The stored XSS executes every time any user (including administrators) views the category listing page. Since the payload is persistent, it does not require user interaction beyond normal navigation. In a real attack scenario, this could be weaponized for: (1) session hijacking by stealing admin cookies, (2) administrative account takeover via session token exfiltration, (3) keylogging on administrative pages, (4) defacement of the legal document management system, or (5) phishing by injecting fake login forms into the trusted government domain. The PoC was limited to alert(document.domain) to demonstrate impact without causing harm.

Root Cause Analysis

The application stored user-supplied input directly into the database without any input validation or sanitization. When rendering the stored data, the application inserted it directly into the HTML response without context-aware output encoding. There was no Content Security Policy (CSP) header configured to mitigate inline script execution.

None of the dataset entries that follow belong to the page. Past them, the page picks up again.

What follows belongs to an exercise in optimizing a design on an open flow for small area, a short achievable clock period and few clock cycles; a production flow would make more cautious choices. Where RTL was checked, it was by simulation tests only, not by an equivalence proof against the original. Power figures rest on the tool's default switching activity, not on a simulated workload.

Setup of v6:
==> flow/design.v (excerpt) <==
module cpu (
	input  logic i_clk,
	input  logic i_reset,
	input  logic i_load_addr,
	input  logic i_load_data,
	input  logic i_execute,
	input  cpu_pkg::byte_t i_data_in,
	output cpu_pkg::byte_t o_data_out,
	output logic o_waiting
);
	logic run;
	logic waiting;
	cpu_pkg::byte_t regs [8];
	cpu_pkg::byte_t rax;
	cpu_pkg::byte_t rfl;
	cpu_pkg::byte_t pa;
	logic [5:0] prow0, prow1, prow2, prow3;
	logic [1:0] plo;
	assign pa = {prow3, plo};
	logic e_math, e_ldfm, e_ldfi, e_cpfr, e_stom;
	cpu_pkg::byte_t e_x, e_y, e_r2, e_r3;
	logic la_q;
	cpu_pkg::byte_t din_q;
	cpu_pkg::byte_t haddr;
	cpu_pkg::byte_t dout;
	cpu_pkg::byte_t b0, b1, b2;
	cpu_pkg::byte_t waddr;
	cpu_pkg::byte_t wdata;
	logic write;
	assign o_data_out = dout;
	assign o_waiting = waiting;
	ram u_ram (
		.i_clk(i_clk),
		.i_row0(prow0),
		.i_row1(prow1),
		.i_row2(prow2),
		.i_row3(prow3),
		.i_lo(plo),
		.i_waddr(waddr),
		.i_wdata(wdata),
		.i_write(write),
		.o_b0(b0),
		.o_b1(b1),
		.o_b2(b2)
	);
	function automatic [25:0] rows_of(input [7:0] a);
		logic [5:0] hi, hi1;
		hi = a[7:2];
		hi1 = a[7:2] + 6'd1;
		rows_of = {hi, (a[1:0] == 2'd3) ? hi1 : hi, a[1] ? hi1 : hi,
  ...
Size in the first run: roughly 5800 cells after synthesis, roughly 2200 flip-flops, about 22 I/O pins, roughly 94000 um2 of cells after synthesis.
clock: 6.5 ns
lec_check: 0
cap_margin: 20
core_margin: 2
core_utilization: 65
cts_buf_list: sky130_fd_sc_hd__clkbuf_8
cts_cluster_diameter: 50
cts_cluster_size: 16
setup_slack_margin: 2.6
slew_margin: 20
run.sh (not shown) runs the stock make flow with config.mk's settings and CLKGATE_MAP_FILE= SYNTH_SCRIPT=/design/flow/synth_recipe.tcl, a recipe that flattens the netlist after the stock synthesis.
Testbench counts of v6, summed over its fixed seeds: cycles 11,872.
This design comes from an exercise in tuning for small area, a short achievable clock period and few clock cycles per item on the open sky130 flow, not from production work.
In this exercise RTL edits were held to simulation tests only and were not proved equivalent to the original.
Power and IR drop assume default switching activity.

==> design/flow/design.v <==
`default_nettype none
package mips_isa_pkg;
   typedef logic [32-1:0] word_t;
   typedef logic [4:0] reg_num_t;
   typedef logic [4:0] shamt_t;
   typedef logic [15:0] imm16_t;
   typedef enum logic [5:0] {
      OP_RTYPE = 6'h00,
      OP_ADDI  = 6'h08,
      OP_ADDIU = 6'h09,
      OP_SLTI  = 6'h0a,
      OP_SLTIU = 6'h0b,
      OP_ANDI  = 6'h0c,
      OP_ORI   = 6'h0d,
      OP_XORI  = 6'h0e,
      OP_LUI   = 6'h0f
   } opcode_e;
   typedef enum logic [5:0] {
      FN_SLL  = 6'h00,
      FN_SRL  = 6'h02,
      FN_SRA  = 6'h03,
      FN_SLLV = 6'h04,
      FN_SRLV = 6'h06,
      FN_SRAV = 6'h07,
      FN_ADD  = 6'h20,
      FN_ADDU = 6'h21,
      FN_SUB  = 6'h22,
      FN_SUBU = 6'h23,
      FN_AND  = 6'h24,
      FN_OR   = 6'h25,
      FN_XOR  = 6'h26,
      FN_NOR  = 6'h27,
      FN_SLT  = 6'h2a,
      FN_SLTU = 6'h2b
   } funct_e;
endpackage
`default_nettype wire
`default_nettype none
package core_pkg;
   typedef enum logic [2:0] {
      ALU_ADD,
      ALU_SUB,
      ALU_AND,
      ALU_OR,
      ALU_XOR,
      ALU_NOR,
      ALU_SLT,
      ALU_SLTU
   } alu_op_e;
   typedef enum logic [1:0] {
      SHIFT_LEFT,
      SHIFT_RIGHT_LOGICAL,
      SHIFT_RIGHT_ARITHMETIC
   } shift_op_e;
   typedef enum logic [1:0] {
      WB_ALU,
      WB_SHIFT,
      WB_LUI
   } wb_sel_e;
   typedef struct packed {
      alu_op_e   alu_op;
      shift_op_e shift_op;
      wb_sel_e   wb_sel;
      logic      use_imm;
      logic      sign_ext;
      logic      shift_v;
      logic      reads_rt;
      logic      except;
   } decode_t;
   typedef struct packed {
      alu_op_e   alu_op;
      shift_op_e shift_op;
      wb_sel_e   wb_sel;
      logic [32-1:0]  a;
      logic [32-1:0]  b;
      logic [4:0]  shamt;
      logic [15:0]  imm;
      logic [4:0]  dest;
   } exec_op_t;
   typedef struct packed {
      logic [4:0] dest;
      logic [32-1:0] value;
   } wb_report_t;
endpackage
`default_nettype wire
`default_nettype none
module mips_decode
(
   input  mips_isa_pkg::word_t   inst,
   output core_pkg::decode_t dec
);
   logic [5:0] opcode;
   logic [5:0] funct;
   assign opcode = inst[31:26];
   assign funct  = inst[5:0];
   always_comb begin
      dec          = '0;
      dec.alu_op   = core_pkg::ALU_ADD;
      dec.shift_op = core_pkg::SHIFT_LEFT;
      dec.wb_sel   = core_pkg::WB_ALU;
      case (opcode)
         mips_isa_pkg::OP_RTYPE: begin
            dec.reads_rt = 1'b1;
            case (funct)
               mips_isa_pkg::FN_SLL: begin
                  dec.wb_sel = core_pkg::WB_SHIFT;
               end
               mips_isa_pkg::FN_SRL: begin
                  dec.wb_sel   = core_pkg::WB_SHIFT;
                  dec.shift_op = core_pkg::SHIFT_RIGHT_LOGICAL;
               end
               mips_isa_pkg::FN_SRA: begin
                  dec.wb_sel   = core_pkg::WB_SHIFT;
                  dec.shift_op = core_pkg::SHIFT_RIGHT_ARITHMETIC;
               end
               mips_isa_pkg::FN_SLLV: begin
                  dec.wb_sel  = core_pkg::WB_SHIFT;
                  dec.shift_v = 1'b1;
               end
               mips_isa_pkg::FN_SRLV: begin
                  dec.wb_sel   = core_pkg::WB_SHIFT;
                  dec.shift_v  = 1'b1;
                  dec.shift_op = core_pkg::SHIFT_RIGHT_LOGICAL;
               end
               mips_isa_pkg::FN_SRAV: begin
                  dec.wb_sel   = core_pkg::WB_SHIFT;
                  dec.shift_v  = 1'b1;
                  dec.shift_op = core_pkg::SHIFT_RIGHT_ARITHMETIC;
               end
               mips_isa_pkg::FN_ADD, mips_isa_pkg::FN_ADDU: dec.alu_op = core_pkg::ALU_ADD;
               mips_isa_pkg::FN_SUB, mips_isa_pkg::FN_SUBU: dec.alu_op = core_pkg::ALU_SUB;
               mips_isa_pkg::FN_AND:  dec.alu_op = core_pkg::ALU_AND;
               mips_isa_pkg::FN_OR:   dec.alu_op = core_pkg::ALU_OR;
               mips_isa_pkg::FN_XOR:  dec.alu_op = core_pkg::ALU_XOR;
               mips_isa_pkg::FN_NOR:  dec.alu_op = core_pkg::ALU_NOR;
               mips_isa_pkg::FN_SLT:  dec.alu_op = core_pkg::ALU_SLT;
               mips_isa_pkg::FN_SLTU: dec.alu_op = core_pkg::ALU_SLTU;
               default: dec.except = 1'b1;
            endcase
         end
         mips_isa_pkg::OP_ADDI, mips_isa_pkg::OP_ADDIU: begin
            dec.use_imm  = 1'b1;
            dec.sign_ext = 1'b1;
         end
         mips_isa_pkg::OP_SLTI: begin
            dec.use_imm  = 1'b1;
            dec.sign_ext = 1'b1;
            dec.alu_op   = core_pkg::ALU_SLT;
         end
         mips_isa_pkg::OP_SLTIU: begin
            dec.use_imm  = 1'b1;
            dec.sign_ext = 1'b1;
            dec.alu_op   = core_pkg::ALU_SLTU;
         end
         mips_isa_pkg::OP_ANDI: begin
            dec.use_imm = 1'b1;
            dec.alu_op  = core_pkg::ALU_AND;
         end
         mips_isa_pkg::OP_ORI: begin
            dec.use_imm = 1'b1;
            dec.alu_op  = core_pkg::ALU_OR;
         end
         mips_isa_pkg::OP_XORI: begin
            dec.use_imm = 1'b1;
            dec.alu_op  = core_pkg::ALU_XOR;
         end
         mips_isa_pkg::OP_LUI: begin
            dec.use_imm = 1'b1;
            dec.wb_sel  = core_pkg::WB_LUI;
         end
         default: dec.except = 1'b1;
      endcase
   end
endmodule
`default_nettype wire
`default_nettype none
module regfile
(
   input  logic     clk,
   input  logic     arst_n,
   input  mips_isa_pkg::reg_num_t rs_num,
   input  mips_isa_pkg::reg_num_t rt_num,
   input  mips_isa_pkg::reg_num_t rd_num,
   input  mips_isa_pkg::word_t    rd_data,
   input  logic     rd_we,
   output mips_isa_pkg::word_t    rs_data,
   output mips_isa_pkg::word_t    rt_data
);
   mips_isa_pkg::word_t regs [32];
   always_ff @(posedge clk or negedge arst_n) begin
      if (!arst_n) begin
         for (int i = 0; i < 32; i++) begin
            regs[i] <= '0;
         end
      end else if (rd_we && (rd_num != '0)) begin
         regs[rd_num] <= rd_data;
      end
   end
   assign rs_data = regs[rs_num];
   assign rt_data = regs[rt_num];
endmodule
`default_nettype wire
`default_nettype none
module issue_stage
(
   input  logic     clk,
   input  logic     arst_n,
   input  logic     inst_req,
   input  mips_isa_pkg::word_t    inst,
   input  logic     buf_full,
   input  mips_isa_pkg::word_t    rs_data,
   input  mips_isa_pkg::word_t    rt_data,
   input  mips_isa_pkg::reg_num_t wr_num,
   input  logic     wr_en,
   output logic     inst_ack,
   output mips_isa_pkg::reg_num_t rs_num,
   output mips_isa_pkg::reg_num_t rt_num,
   output logic     push,
   output core_pkg::exec_op_t op,
   output logic     except
);
   typedef enum logic {
      IS_IDLE,
      IS_RELEASE
   } issue_state_e;
   issue_state_e              state_q;
   core_pkg::decode_t                   dec;
   mips_isa_pkg::reg_num_t                  rd_num;
   mips_isa_pkg::reg_num_t                  dest;
   mips_isa_pkg::imm16_t                    imm;
   mips_isa_pkg::word_t                     imm_ext;
   logic [32-1:0] busy_q;
   logic                      stall;
   logic                      accept;
   mips_decode i_mips_decode (
      .inst (inst),
      .dec  (dec)
   );
   assign rs_num = inst[25:21];
   assign rt_num = inst[20:16];
   assign rd_num = inst[15:11];
   assign imm    = inst[15:0];
   assign dest   = dec.use_imm ? rt_num : rd_num;
   assign imm_ext = dec.sign_ext ? {{(32-16){imm[15]}}, imm}
                                 : {{(32-16){1'b0}}, imm};
   assign stall = busy_q[rs_num] | (dec.reads_rt & busy_q[rt_num]) | busy_q[dest] | buf_full;
   assign accept = (state_q == IS_IDLE) && inst_req && (dec.except || !stall);
   assign push   = accept && !dec.except;
   always_comb begin
      op.alu_op   = dec.alu_op;
      op.shift_op = dec.shift_op;
      op.wb_sel   = dec.wb_sel;
      op.a        = rs_data;
      op.b        = dec.use_imm ? imm_ext : rt_data;
      op.shamt    = dec.shift_v ? rs_data[4:0] : inst[10:6];
      op.imm      = imm;
      op.dest     = dest;
   end
   always_ff @(posedge clk or negedge arst_n) begin
      if (!arst_n) begin
         state_q  <= IS_IDLE;
         inst_ack <= 1'b0;
         except   <= 1'b0;
      end else begin
         case (state_q)
            IS_IDLE: begin
               if (accept) begin
                  state_q  <= IS_RELEASE;
                  inst_ack <= 1'b1;
                  if (dec.except) begin
                     except <= 1'b1;
                  end
               end
            end
            IS_RELEASE: begin
               if (!inst_req) begin
                  state_q  <= IS_IDLE;
                  inst_ack <= 1'b0;
               end
            end
         endcase
      end
   end
   always_ff @(posedge clk or negedge arst_n) begin
      if (!arst_n) begin
         busy_q <= '0;
      end else begin
         if (wr_en) begin
            busy_q[wr_num] <= 1'b0;
         end
         if (push && (dest != '0)) begin
            busy_q[dest] <= 1'b1;
         end
      end
   end
endmodule
`default_nettype wire
`default_nettype none
module op_buffer
(
   input  logic     clk,
   input  logic     arst_n,
   input  logic     push,
   input  core_pkg::exec_op_t din,
   input  logic     pop,
   output core_pkg::exec_op_t dout,
   output logic     full,
   output logic     empty
);
   localparam int unsigned DEPTH = 4;
   localparam int unsigned PTR_W = (DEPTH > 1) ? $clog2(DEPTH) : 1;
   localparam int unsigned CNT_W = $clog2(DEPTH + 1);
   logic [$bits(din)-1:0] mem [DEPTH];
   logic [PTR_W-1:0] wr_ptr_q;
   logic [PTR_W-1:0] rd_ptr_q;
   logic [CNT_W-1:0] count_q;
   always_ff @(posedge clk or negedge arst_n) begin
      if (!arst_n) begin
         wr_ptr_q <= '0;
         rd_ptr_q <= '0;
         count_q  <= '0;
      end else begin
         if (push) begin
            wr_ptr_q <= (wr_ptr_q == PTR_W'(DEPTH - 1)) ? '0 : wr_ptr_q + 1'b1;
         end
         if (pop) begin
            rd_ptr_q <= (rd_ptr_q == PTR_W'(DEPTH - 1)) ? '0 : rd_ptr_q + 1'b1;
         end
         case ({push, pop})
            2'b10:   count_q <= count_q + 1'b1;
            2'b01:   count_q <= count_q - 1'b1;
            default: count_q <= count_q;
         endcase
      end
   end
   always_ff @(posedge clk) begin
      if (push) begin
         mem[wr_ptr_q] <= din;
      end
   end
   assign dout  = mem[rd_ptr_q];
   assign full  = (count_q == CNT_W'(DEPTH));
   assign empty = (count_q == '0);
endmodule
`default_nettype wire
`default_nettype none
module execute_stage
(
   input  logic       clk,
   input  logic       arst_n,
   input  core_pkg::exec_op_t   op,
   input  logic       empty,
   input  logic       wb_ack,
   output logic       pop,
   output mips_isa_pkg::reg_num_t   wr_num,
   output mips_isa_pkg::word_t      wr_data,
   output logic       wr_en,
   output logic       wb_req,
   output core_pkg::wb_report_t wb
);
   typedef enum logic [1:0] {
      EX_IDLE,
      EX_REQ,
      EX_RELEASE
   } exec_state_e;
   exec_state_e state_q;
   mips_isa_pkg::word_t       alu_res;
   mips_isa_pkg::word_t       shift_res;
   mips_isa_pkg::word_t       result;
   always_comb begin
      alu_res = op.a + op.b;
      case (op.alu_op)
         core_pkg::ALU_SUB:  alu_res = op.a - op.b;
         core_pkg::ALU_AND:  alu_res = op.a & op.b;
         core_pkg::ALU_OR:   alu_res = op.a | op.b;
         core_pkg::ALU_XOR:  alu_res = op.a ^ op.b;
         core_pkg::ALU_NOR:  alu_res = ~(op.a | op.b);
         core_pkg::ALU_SLT:  alu_res = mips_isa_pkg::word_t'($signed(op.a) < $signed(op.b));
         core_pkg::ALU_SLTU: alu_res = mips_isa_pkg::word_t'(op.a < op.b);
         default:  alu_res = op.a + op.b;
      endcase
   end
   always_comb begin
      case (op.shift_op)
         core_pkg::SHIFT_RIGHT_LOGICAL:    shift_res = op.b >> op.shamt;
         core_pkg::SHIFT_RIGHT_ARITHMETIC: shift_res = $signed(op.b) >>> op.shamt;
         default:                shift_res = op.b << op.shamt;
      endcase
   end
   always_comb begin
      case (op.wb_sel)
         core_pkg::WB_SHIFT: result = shift_res;
         core_pkg::WB_LUI:   result = {op.imm, {(32-16){1'b0}}};
         default:  result = alu_res;
      endcase
   end
   assign pop     = (state_q == EX_IDLE) && !empty;
   assign wr_en   = pop;
   assign wr_num  = op.dest;
   assign wr_data = result;
   always_ff @(posedge clk or negedge arst_n) begin
      if (!arst_n) begin
         state_q <= EX_IDLE;
         wb_req  <= 1'b0;
      end else begin
         case (state_q)
            EX_IDLE: begin
               if (pop) begin
                  state_q <= EX_REQ;
                  wb_req  <= 1'b1;
               end
            end
            EX_REQ: begin
               if (wb_ack) begin
                  state_q <= EX_RELEASE;
                  wb_req  <= 1'b0;
               end
            end
            EX_RELEASE: begin
               if (!wb_ack) begin
                  state_q <= EX_IDLE;
               end
            end
            default: state_q <= EX_IDLE;
         endcase
      end
   end
   always_ff @(posedge clk) begin
      if (pop) begin
         wb.dest  <= op.dest;
         wb.value <= result;
      end
   end
endmodule
`default_nettype wire
`default_nettype none
module mips_arith_core
(
   input  logic       clk,
   input  logic       arst_n,
   input  logic       inst_req,
   input  mips_isa_pkg::word_t      inst,
   output logic       inst_ack,
   output logic       wb_req,
   output core_pkg::wb_report_t wb,
   input  logic       wb_ack,
   output logic       except
);
   core_pkg::exec_op_t issue_op;
   logic     push;
   logic     buf_full;
   core_pkg::exec_op_t exec_op;
   logic     pop;
   logic     buf_empty;
   mips_isa_pkg::reg_num_t rs_num;
   mips_isa_pkg::reg_num_t rt_num;
   mips_isa_pkg::word_t    rs_data;
   mips_isa_pkg::word_t    rt_data;
   mips_isa_pkg::reg_num_t wr_num;
   mips_isa_pkg::word_t    wr_data;
   logic     wr_en;
   issue_stage i_issue_stage (
      .clk      (clk),
      .arst_n   (arst_n),
      .inst_req (inst_req),
      .inst     (inst),
      .buf_full (buf_full),
      .rs_data  (rs_data),
      .rt_data  (rt_data),
      .wr_num   (wr_num),
      .wr_en    (wr_en),
      .inst_ack (inst_ack),
      .rs_num   (rs_num),
      .rt_num   (rt_num),
      .push     (push),
      .op       (issue_op),
      .except   (except)
   );
   op_buffer i_op_buffer (
      .clk    (clk),
      .arst_n (arst_n),
      .push   (push),
      .din    (issue_op),
      .pop    (pop),
      .dout   (exec_op),
      .full   (buf_full),
      .empty  (buf_empty)
   );
   regfile i_regfile (
      .clk     (clk),
      .arst_n  (arst_n),
      .rs_num  (rs_num),
      .rt_num  (rt_num),
      .rd_num  (wr_num),
      .rd_data (wr_data),
      .rd_we   (wr_en),
      .rs_data (rs_data),
      .rt_data (rt_data)
   );
   execute_stage i_execute_stage (
      .clk     (clk),
      .arst_n  (arst_n),
      .op      (exec_op),
      .empty   (buf_empty),
      .wb_ack  (wb_ack),
      .pop     (pop),
      .wr_num  (wr_num),
      .wr_data (wr_data),
      .wr_en   (wr_en),
      .wb_req  (wb_req),
      .wb      (wb)
   );
endmodule
`default_nettype wire
`default_nettype none
module mips_arith_top (
   input  wire        clk,
   input  wire        arst_n,
   input  wire        inst_req,
   input  wire [31:0] inst,
   output wire        inst_ack,
   output wire        wb_req,
   output wire [4:0]  wb_dest,
   output wire [31:0] wb_value,
   input  wire        wb_ack,
   output wire        except
);
   wire [36:0] wb;
   mips_arith_core i_core (
      .clk      (clk),
      .arst_n   (arst_n),
      .inst_req (inst_req),
      .inst     (inst),
      .inst_ack (inst_ack),
      .wb_req   (wb_req),
      .wb       (wb),
      .wb_ack   (wb_ack),
      .except   (except)
   );
   assign wb_dest  = wb[36:32];
   assign wb_value = wb[31:0];
endmodule
`default_nettype wire
==> design/flow/run.sh <==
#!/bin/bash
# synth_recipe.tcl (not shown) runs the flow's synth.tcl, then flattens the netlist and writes it again
# the make line also repeats each setting of config.mk as NAME=value (left out here)
make -C /OpenROAD-flow-scripts/flow DESIGN_CONFIG=/design/flow/config.mk WORK_HOME=/design/flow/orfs CLKGATE_MAP_FILE= SYNTH_SCRIPT=/design/flow/synth_recipe.tcl finish
==> design/flow/config.mk <==
export PLATFORM = sky130hd
export DESIGN_NAME = mips_arith_top
export DESIGN_NICKNAME = mips_arith_top
export VERILOG_FILES = /design/flow/design.v
export SDC_FILE = /design/flow/constraint.sdc
export NUM_CORES = 4
export LEC_CHECK = 0
export CAP_MARGIN = 20
export CORE_MARGIN = 2
export CORE_UTILIZATION = 25
export PLACE_DENSITY = 0.5
export SLEW_MARGIN = 20
==> design/flow/constraint.sdc <==
create_clock -name core_clock -period 8.0 [get_ports {clk}]
set_input_delay 1.6000 -clock core_clock [delete_from_list [all_inputs] [get_ports {clk}]]
set_output_delay 1.6000 -clock core_clock [all_outputs]
set_load 0.01 [all_outputs]
==> run summary <==
[area by class of cell]
| cell class | count | area (um2) |
|---|---|---|
| diodes | 15 | 37.54 |
| clock buffers | 249 | 4916 |
| clock inverters | 56 | 745.7 |
| fillers | 31658 | 216500 |
| inverters | 154 | 580.6 |
| multi-input cells | 5033 | 34840 |
| flip-flops and latches | 1494 | 39520 |
| well taps | 4100 | 5130 |
| repair buffers | 369 | 3501 |
[state kept, by name, indices dropped and copies added, names as in the netlist]
register                        cells
i_core.i_regfile.regs            1024
i_core.i_execute_stage.wb          37
i_core.i_op_buffer.count_q          3
i_core.i_op_buffer.mem            388
i_core.i_issue_stage.except         1
i_core.i_execute_stage.state_q      2
i_core.i_op_buffer.rd_ptr_q         2
i_core.i_issue_stage.busy_q        32
i_core.i_op_buffer.wr_ptr_q         2
i_core.i_issue_stage.state_q        1
i_core.i_execute_stage.wb_req       1
i_core.i_issue_stage.inst_ack       1
[per-stage QoR]
| step | instance area (um2) | hold WS [ps] | setup WS (ps) |
|---|---|---|---|
| after floorplan | 76800 | 446.1 | -705.1 |
| after global placement | 83360 | 385.2 | 1230 |
| after detailed placement | 83420 | 388.1 | 1324 |
| after CTS | 89080 | 400.4 | 1598 |
| after global routing | 89240 | 410.8 | 1140 |
| final | 89270 | 401.9 | 1616 |
[power by group]
part	internal [W]	leakage, nW	switching, W
clock network	0.00476	2.78	0.00334
registers	0.00784	18.0	0.00000307
logic	0.0000896	13.3	0.000437
[synthesized netlist by cell type (37+ instances only)]
library cell / n
a221oi_1: 340
mux2i_1: 111
edfxtp_1: 425
mux4_2: 122
nand3_1: 134
nor3_1: 57
nand2_1: 911
a211oi_1: 41
ha_1: 117
o31ai_1: 66
xnor2_1: 42
o21ai_0: 781
inv_1: 151
o21ai_1: 58
a21oi_1: 337
dfrtp_1: 1069
mux2_2: 188
nand4_1: 134
a22o_1: 324
buf_2: 73
nor2_1: 457
a22oi_1: 325
o211ai_1: 37
clkbuf_1: 527
[metal layers]
metal	up-vias	wire [um]	part of all wire [%]
met5	-	309	0.079
li1	27504	-	-
met2	5434	164900	42
met3	1615	48080	12
met4	20	26840	6.8
met1	34649	153400	39
[how the worst min path moves through the flow]
stage	cells past startpoint	slack, ps	endpoint	startpoint
floorplan	1	450	i_core.i_regfile.regs[0][16]$_DFFE_PN0P_	i_core.i_regfile.regs[0][16]$_DFFE_PN0P_
global placement	0	390	i_core.i_regfile.regs[0][24]$_DFFE_PN0P_	i_core.i_regfile.regs[0][24]$_DFFE_PN0P_
detailed placement	0	390	i_core.i_regfile.regs[0][24]$_DFFE_PN0P_	i_core.i_regfile.regs[0][24]$_DFFE_PN0P_
CTS	0	400	i_core.i_regfile.regs[0][24]$_DFFE_PN0P_	i_core.i_regfile.regs[0][24]$_DFFE_PN0P_
global route	0	410	i_core.i_regfile.regs[0][24]$_DFFE_PN0P_	i_core.i_regfile.regs[0][24]$_DFFE_PN0P_
finish	0	400	i_core.i_regfile.regs[0][26]$_DFFE_PN0P_	i_core.i_regfile.regs[0][26]$_DFFE_PN0P_
[worst max-delay path, cell delays in order, from the launching register on]
cell	delay [ps]
dfrtp_4	940
buf_4	400
mux4_2	590
inv_1	130
ha_1	370
a2111oi_0	460
o21ai_0	290
a21oi_1	320
a2111oi_0	200
nor2_1	620
o21ai_0	200
a221oi_1	390
xnor2_1	190
a211oi_4	260
buf_4	470
nor2_1	120
[kinds of logic (layout without fill, tap and decap cells)]
family | Yosys count | count (layout) | share of synthesized area, %
compound gates | 2609 | 2609 | 23.33
xor+xnor | 51 | 51 | 0.5816
fa+ha+maj | 120 | 120 | 1.984
buf+inv | 830 | 828 | 4.554
flops | 1494 | 1494 | 51.45
mux | 426 | 426 | 7.874
other cells | 0 | 15 | 0
simple gates | 1827 | 1827 | 10.22
Context: an optimization exercise on an open-source flow, tuned for small area, a short achievable clock period and few clock cycles. The choices shown serve that exercise and are no tape-out recipe.
At most, simulation tests tie the RTL to the original design; equivalence was not proved.
Function not checked in run 4: the RTL went through the layout flow alone.
Power and IR drop assume default switching activity.

[flow/config.mk]
export PLATFORM = sky130hd
export DESIGN_NAME = systolic_array_os
export DESIGN_NICKNAME = systolic_array_os
export VERILOG_FILES = /design/flow/design.v
export SDC_FILE = /design/flow/constraint.sdc
export NUM_CORES = 4
export LEC_CHECK = 0
export ABC_AREA = 1
export CAP_MARGIN = 20
export CORE_MARGIN = 2
export CORE_UTILIZATION = 60
export SLEW_MARGIN = 20
[flow/constraint.sdc]
create_clock -name core_clock -period 10.0 [get_ports {clk}]
set_input_delay 2.0000 -clock core_clock [delete_from_list [all_inputs] [get_ports {clk}]]
set_output_delay 2.0000 -clock core_clock [all_outputs]
set_load 0.01 [all_outputs]
[flow/design.v]
package sys_array_pkg;
  localparam int unsigned DefaultRow  = 4;
  localparam int unsigned DefaultCol  = 4;
  localparam int unsigned DefaultEs   = 8;
  localparam int unsigned DefaultKMax = 64;
endpackage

The fundamental issue is a lack of defense-in-depth: no input validation, no output encoding, and no CSP — all three layers were missing.

Impact Assessment

Persistent JavaScript execution affecting all users viewing the category page
Potential administrative session hijacking via stored payload
Risk of government platform defacement through DOM manipulation
Credential harvesting via injected phishing forms on trusted domain
Data integrity risk — stored content could be modified by injected scripts
Reputational damage to government digital infrastructure

Remediation

Implement context-aware output encoding (HTML entity encoding) for all user-supplied data rendered in HTML context
Add server-side input validation with an allowlist approach for category names
Deploy a Content Security Policy (CSP) header that restricts inline script execution
Use a well-tested sanitization library (e.g., DOMPurify or OWASP Java Encoder) for any stored content rendering
Add HttpOnly and Secure flags to all session cookies to mitigate cookie theft even if XSS occurs
Implement input length restrictions on all form fields to reduce attack surface

This case study follows responsible disclosure practices. All sensitive data including endpoints, credentials, customer information, and active exploitation payloads have been redacted or sanitized. The vulnerability was reported through the official bug bounty program and has been resolved.